Typhoon Vanessa (Toyang) | |
Formed: | October 22, 1984 |
Extratropical: | October 30, 1984 |
Dissipated: | October 30, 1984 |
Winds: | 120 |
Pressure: | 880 |
Winds: | 155 |
Fatalities: | 63 total |
Damage: | 1700000 |
Season: | 1984 Pacific typhoon season |
Typhoon Vanessa, known in the Philippines as Typhoon Toyang, was the strongest tropical cyclone of the 1984 Pacific typhoon season and one of the most intense tropical cyclones on record. It was the twenty-second named storm, twelfth typhoon, and first super typhoon of the 1984 season.
A low pressure area developed from a near equatorial trough southeast of Ponape on October 20, moving northwest until being well north of the island as it slowly developed. The disturbance strengthened into a tropical depression on October 22 and a tropical storm October 23. The next day, Vanessa strengthened into a minimal typhoon.[1]

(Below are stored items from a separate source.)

This is an optimization exercise on Yosys and OpenROAD, whose aim is small area, not a production implementation. In this exercise RTL edits were held to simulation tests only and were not proved equivalent to the original. Power is estimated from default activity; no workload was simulated.

==> raven: inputs <==
==> flow/design.v (excerpt) <==
module pong_core(clk,BTN_EAST, BTN_WEST, Reset, CounterX, CounterY, inDisplayArea, vga_R, vga_G, vga_B, oLed);
export LEC_CHECK = 0
export CAP_MARGIN = 20
export CORE_MARGIN = 2
export CORE_UTILIZATION = 40
export SLEW_MARGIN = 20
export SYNTH_HIERARCHICAL = 1
create_clock -name core_clock -period 10.0 [get_ports {clk}]
standard.sh (not shown) runs the stock make flow with config.mk's settings and CLKGATE_MAP_FILE= SYNTH_SCRIPT=/design/flow/synth_recipe.tcl, a recipe that flattens the netlist after the stock synthesis.
==> flow/flow/run.sh <==
#!/bin/bash
# The standard layout (standard.sh, unchanged synthesis), with two changes:
# the smallest buffer (buf_1) on each input and output port, and a clock tree
# of clkbuf_8 without the dummy loads CTS adds to balance it.
set -euo pipefail
bash standard.sh \
  BUFFER_PORTS_ARGS="-buffer_cell sky130_fd_sc_hd__buf_1" \
  CTS_ARGS="-sink_clustering_enable -repair_clock_nets -dont_use_dummy_load -buf_list sky130_fd_sc_hd__clkbuf_8" \
  RECOVER_POWER=100 \
  finish > standard.log 2>&1
==> maple (differences from raven) <==
==> flow/flow/run.sh (replaced) <==
#!/bin/bash
# The standard layout (standard.sh, unchanged synthesis), with two changes:
# the smallest buffer (buf_1) on each input and output port, and a clock tree
# of clkbuf_8 without the dummy loads CTS adds to balance it.
set -euo pipefail
bash standard.sh \
  BUFFER_PORTS_ARGS="-buffer_cell sky130_fd_sc_hd__buf_1" \
  CTS_ARGS="-sink_clustering_enable -repair_clock_nets -dont_use_dummy_load -buf_list sky130_fd_sc_hd__clkbuf_8" \
  finish > standard.log 2>&1
==> delta (differences from raven) <==
==> flow/design.v (replaced) <==
module debounce(
    input PB,
    input clk,
    input Reset,
    output reg PB_state,
    output PB_down,
    output PB_up
);
reg PB_sync_0;  always @(posedge clk) if(Reset) PB_sync_0 <= 1'b0; else PB_sync_0 <= ~PB;
reg PB_sync_1;  always @(posedge clk) if(Reset) PB_sync_1 <= 1'b0; else PB_sync_1 <= PB_sync_0;
localparam [14:0] POL = 15'b010101010101010;
reg [14:0] PB_cnt_q;
wire [14:0] PB_cnt = PB_cnt_q ^ POL;
wire PB_idle = (PB_state==PB_sync_1);
wire low_zero = ~|PB_cnt[13:0];
wire PB_cnt_max = PB_cnt[14] & low_zero;    
wire fb = PB_cnt[14] ^ PB_cnt[13] ^ low_zero;
always @(posedge clk)
if(Reset | PB_idle)
    PB_cnt_q <= POL;
else
    PB_cnt_q <= {PB_cnt[13:0], fb} ^ POL;
always @(posedge clk)
if(Reset)
    PB_state <= 0;
else if(~PB_idle & PB_cnt_max)
    PB_state <= ~PB_state;
assign PB_down = ~PB_idle & PB_cnt_max & ~PB_state;
assign PB_up   = ~PB_idle & PB_cnt_max &  PB_state;
endmodule
module pong_core(clk,BTN_EAST, BTN_WEST, Reset, CounterX, CounterY, inDisplayArea, vga_R, vga_G, vga_B, oLed);
input clk;
input wire BTN_EAST, BTN_WEST;
input Reset;
input wire [9:0] CounterX;
input wire [8:0] CounterY;
input wire inDisplayArea;
output vga_R, vga_G, vga_B;
output wire [7:0] oLed;
reg [7:0] oLedCount;
reg [2:0] PaddleBlock;       
reg [9:0] ballX;
reg [8:0] ballY;
reg ball_inX, ball_inY;
reg ball_dirX, ball_dirY;
wire left, right;
debounce deboright(.PB(BTN_EAST), .clk(clk), .Reset(Reset), .PB_state(),.PB_down(right),.PB_up());
debounce deboleft (.PB(BTN_WEST), .clk(clk), .Reset(Reset), .PB_state(),.PB_down(left),.PB_up());
always @(posedge clk)
if(Reset)
	PaddleBlock <= 3'd3;
else if(right & ~left)
	PaddleBlock <= PaddleBlock + 3'd1;
else if(left & ~right & (|PaddleBlock))
	PaddleBlock <= PaddleBlock - 3'd1;
function plus1_7; input [6:0] a; input [6:0] b;
  integer i; reg ok; reg [7:0] xx; begin
  xx = {1'b0, a ^ b}; ok = xx[0];
  for (i=0;i<7;i=i+1)
    if (xx[i]) ok = ok & (xx[i+1] ? (~a[i] & b[i]) : a[i]);
    else ok = ok & ~xx[i+1];
  plus1_7 = ok; end endfunction
wire [9:0] ex = CounterX ^ ballX;
wire [8:0] ey = CounterY ^ ballY;
wire x0  = ~|ex;
wire x8  = ~|ex[2:0] & plus1_7(CounterX[9:3], ballX[9:3]);
wire x16 = ~|ex[3:0] & plus1_7({1'b0, CounterX[9:4]}, {1'b0, ballX[9:4]});
wire y0  = ~|ey;
wire y8  = ~|ey[2:0] & plus1_7({1'b0, CounterY[8:3]}, {1'b0, ballY[8:3]});
wire y16 = ~|ey[3:0] & plus1_7({2'b0, CounterY[8:4]}, {2'b0, ballY[8:4]});
always @(posedge clk)
if(Reset)
	ball_inX <= 0;
else if(ball_inX==0)
	ball_inX <= x0 & ball_inY;
else
	ball_inX <= !x16;
always @(posedge clk)
if(Reset)
	ball_inY <= 0;
else if(ball_inY==0)
	ball_inY <= y0;
else
	ball_inY <= !y16;
wire ball = ball_inX & ball_inY;
wire border = (CounterX[9:3]==0) || (CounterX[9:3]==79) || (CounterY[8:3]==0) || (CounterY[8:3]==59);
wire [3:0] pb1 = {1'b0, PaddleBlock} + 4'd1;
wire padA = (CounterX[9:6] == {1'b0, PaddleBlock}) && (CounterX[5:3] != 3'd0);
wire padB = (CounterX[9:6] == pb1) && !((CounterX[5:3] == 3'd7) && (CounterX[2:0] != 3'd0));
wire paddle = (padA | padB) && (CounterY[8:4]==27);
wire BouncingObject = border | paddle;
reg ResetCollision;
always @(posedge clk) if(Reset) ResetCollision <= 0; else ResetCollision <= (CounterY==500) & (CounterX==0);
reg CollisionX1, CollisionX2, CollisionY1, hitBottom, collisionPaddle;
always @(posedge clk) if(ResetCollision | Reset) CollisionX1<=0; else if(BouncingObject & x0  & y8 ) CollisionX1<=1;
always @(posedge clk) if(ResetCollision | Reset) CollisionX2<=0; else if(BouncingObject & x16 & y8 ) CollisionX2<=1;
always @(posedge clk) if(ResetCollision | Reset) CollisionY1<=0; else if(BouncingObject & x8  & y0 ) CollisionY1<=1;
always @(posedge clk) if(ResetCollision | Reset) hitBottom<=0;   else if(x8 & y16) hitBottom<=1;
always @(posedge clk) if(ResetCollision | Reset) collisionPaddle<=0; else if(paddle & x8 & y16) collisionPaddle<=1;
wire bottomOnDown   = (ballY[8:3] == 6'd57);
wire bottomOnBorder = bottomOnDown | (ballX[9:3] == 7'd78);
wire collisionDown = hitBottom & bottomOnDown;
wire CollisionY2   = (hitBottom & bottomOnBorder) | collisionPaddle;
wire UpdateBallPosition = ResetCollision;
reg newGame;
always @(posedge clk)
	if (Reset | collisionDown) newGame<=0; else newGame<=1;
wire en = UpdateBallPosition & newGame;
reg fresh;
wire [7:0] c = oLedCount;
wire hi = |c[7:5];
wire [4:0] l = c[4:0];
wire v1 = ~hi & (fresh ? (l >= 1 && l <= 10) : (l <= 9));
wire v2 = ~hi & (fresh ? (l >= 11 && l <= 20) : (l >= 10 && l <= 19));
wire v3 = ~hi & (fresh ? (l >= 21 && l <= 26) : (l >= 20 && l <= 25));
wire [1:0] velm1 = v1 ? 2'd0 : v2 ? 2'd1 : v3 ? 2'd2 : 2'd3;    
wire enx = en & ~(CollisionX1 & CollisionX2);
wire eny = en & ~(CollisionY1 & CollisionY2);
wire [2:0] lx = ball_dirX ? {1'b0, ballX[1:0]} - {1'b0, velm1} - 3'd1 : {1'b0, ballX[1:0]} + {1'b0, velm1} + 3'd1;
wire [2:0] ly = ball_dirY ? {1'b0, ballY[1:0]} - {1'b0, velm1} - 3'd1 : {1'b0, ballY[1:0]} + {1'b0, velm1} + 3'd1;
wire [10:0] tx;
wire [9:0] ty;
wire [8:0] tl;
assign tx[2] = enx & lx[2];
assign ty[2] = eny & ly[2];
assign tl[0] = en & collisionPaddle;
genvar i;
generate for (i=2;i<10;i=i+1) begin: gx assign tx[i+1] = tx[i] & (ballX[i] ^ ball_dirX); end endgenerate
generate for (i=2;i<9;i=i+1) begin: gy assign ty[i+1] = ty[i] & (ballY[i] ^ ball_dirY); end endgenerate
generate for (i=0;i<8;i=i+1) begin: gl assign tl[i+1] = tl[i] & c[i]; end endgenerate
always @(posedge clk)
if(Reset)
begin
	oLedCount <= 0;
	fresh <= 0;
	ballX <= 10'd312;
	ballY <= 9'd200;
	ball_dirX <= 0;
	ball_dirY <= 0;
end
else
begin
	oLedCount <= oLedCount ^ tl[7:0];
	if (en) fresh <= collisionPaddle;
	ballX <= {ballX[9:2] ^ tx[9:2], enx ? lx[1:0] : ballX[1:0]};
	ballY <= {ballY[8:2] ^ ty[8:2], eny ? ly[1:0] : ballY[1:0]};
	if (enx & CollisionX2) ball_dirX <= 1; else if (enx & CollisionX1) ball_dirX <= 0;
	if (eny & CollisionY2) ball_dirY <= 1; else if (eny & CollisionY1) ball_dirY <= 0;
end
assign oLed = oLedCount;
reg vga_RB, vga_G;
always @(posedge clk)
if(Reset)
begin
  vga_RB <= 0;
  vga_G <= 0;
end
else
begin
  vga_RB <= (BouncingObject | ball) & inDisplayArea;
  vga_G <= BouncingObject & inDisplayArea;
end
assign vga_R = vga_RB;
assign vga_B = vga_RB;
endmodule
==> flow/run.sh (new file) <==
#!/bin/bash
# synth_recipe.tcl (not shown) runs the flow's synth.tcl, then flattens the netlist and writes it again
# the make line also repeats each setting of config.mk as NAME=value (left out here)
make -C /OpenROAD-flow-scripts/flow DESIGN_CONFIG=/design/flow/config.mk WORK_HOME=/design/flow/orfs CLKGATE_MAP_FILE= SYNTH_SCRIPT=/design/flow/synth_recipe.tcl finish
SYNTH_HIERARCHICAL = default   (was 1)
removed: flow/flow/run.sh
removed: flow/standard.sh
==> summary.txt <==
In delta the global-route usage is higher than in maple, by 1.6 points.
delta finished with timing, DRC and antenna clean. maple completed with no timing, DRC or antenna violations. raven ran to the end with violations: max-capacitance violations, max-slew violations.
Sequential cell count is the same in delta and raven.
The highest utilization belongs to delta, the lowest to raven.
Sequential power is about the same in maple and delta.
Power, highest first: delta, maple, raven.
Count of clock-buffer cells in the layout is the same in raven and maple.
Against maple, the clock power of delta is larger by 28%.
In synthesized cell count, maple and raven do not differ.
The highest setup slack belongs to delta, the lowest to maple.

Moving west-northwest, Vanessa began to explosively intensify on October 25, becoming a super typhoon two days later. Super Typhoon Vanessa continued to intensify throughout the day, reaching its peak intensity with maximum sustained wind speeds of 180mph well west of the Philippines. At its peak, it had a pressure of 880 mb, which makes it tied as the seventh most intense tropical cyclone on record, behind Ida of 1958 and only 10 millibars higher than the record-setting Typhoon Tip of 1979. Vanessa's central pressure had fallen at a near-record pace of 100 mb in 48 hours. The intense cyclone recurved to the northeast on October 27 and 28 as a cold front approached from the northwest. Vanessa slowly weakened and began to merge with the frontal boundary, becoming a storm-force extratropical cyclone late on October 30 before being absorbed by the front later that day.
As a minimal typhoon, Vanessa moved about 165km (103miles) south of Guam, where winds gusted to 59kn on Nimitz Hill. Damage on the island totaled US$1.7 million (1984 dollars, US$4.98 million in 2023), mainly to the banana crop.
Though the storm did not directly impact the Philippines, its outer bands triggered flooding that killed 63 people.[2]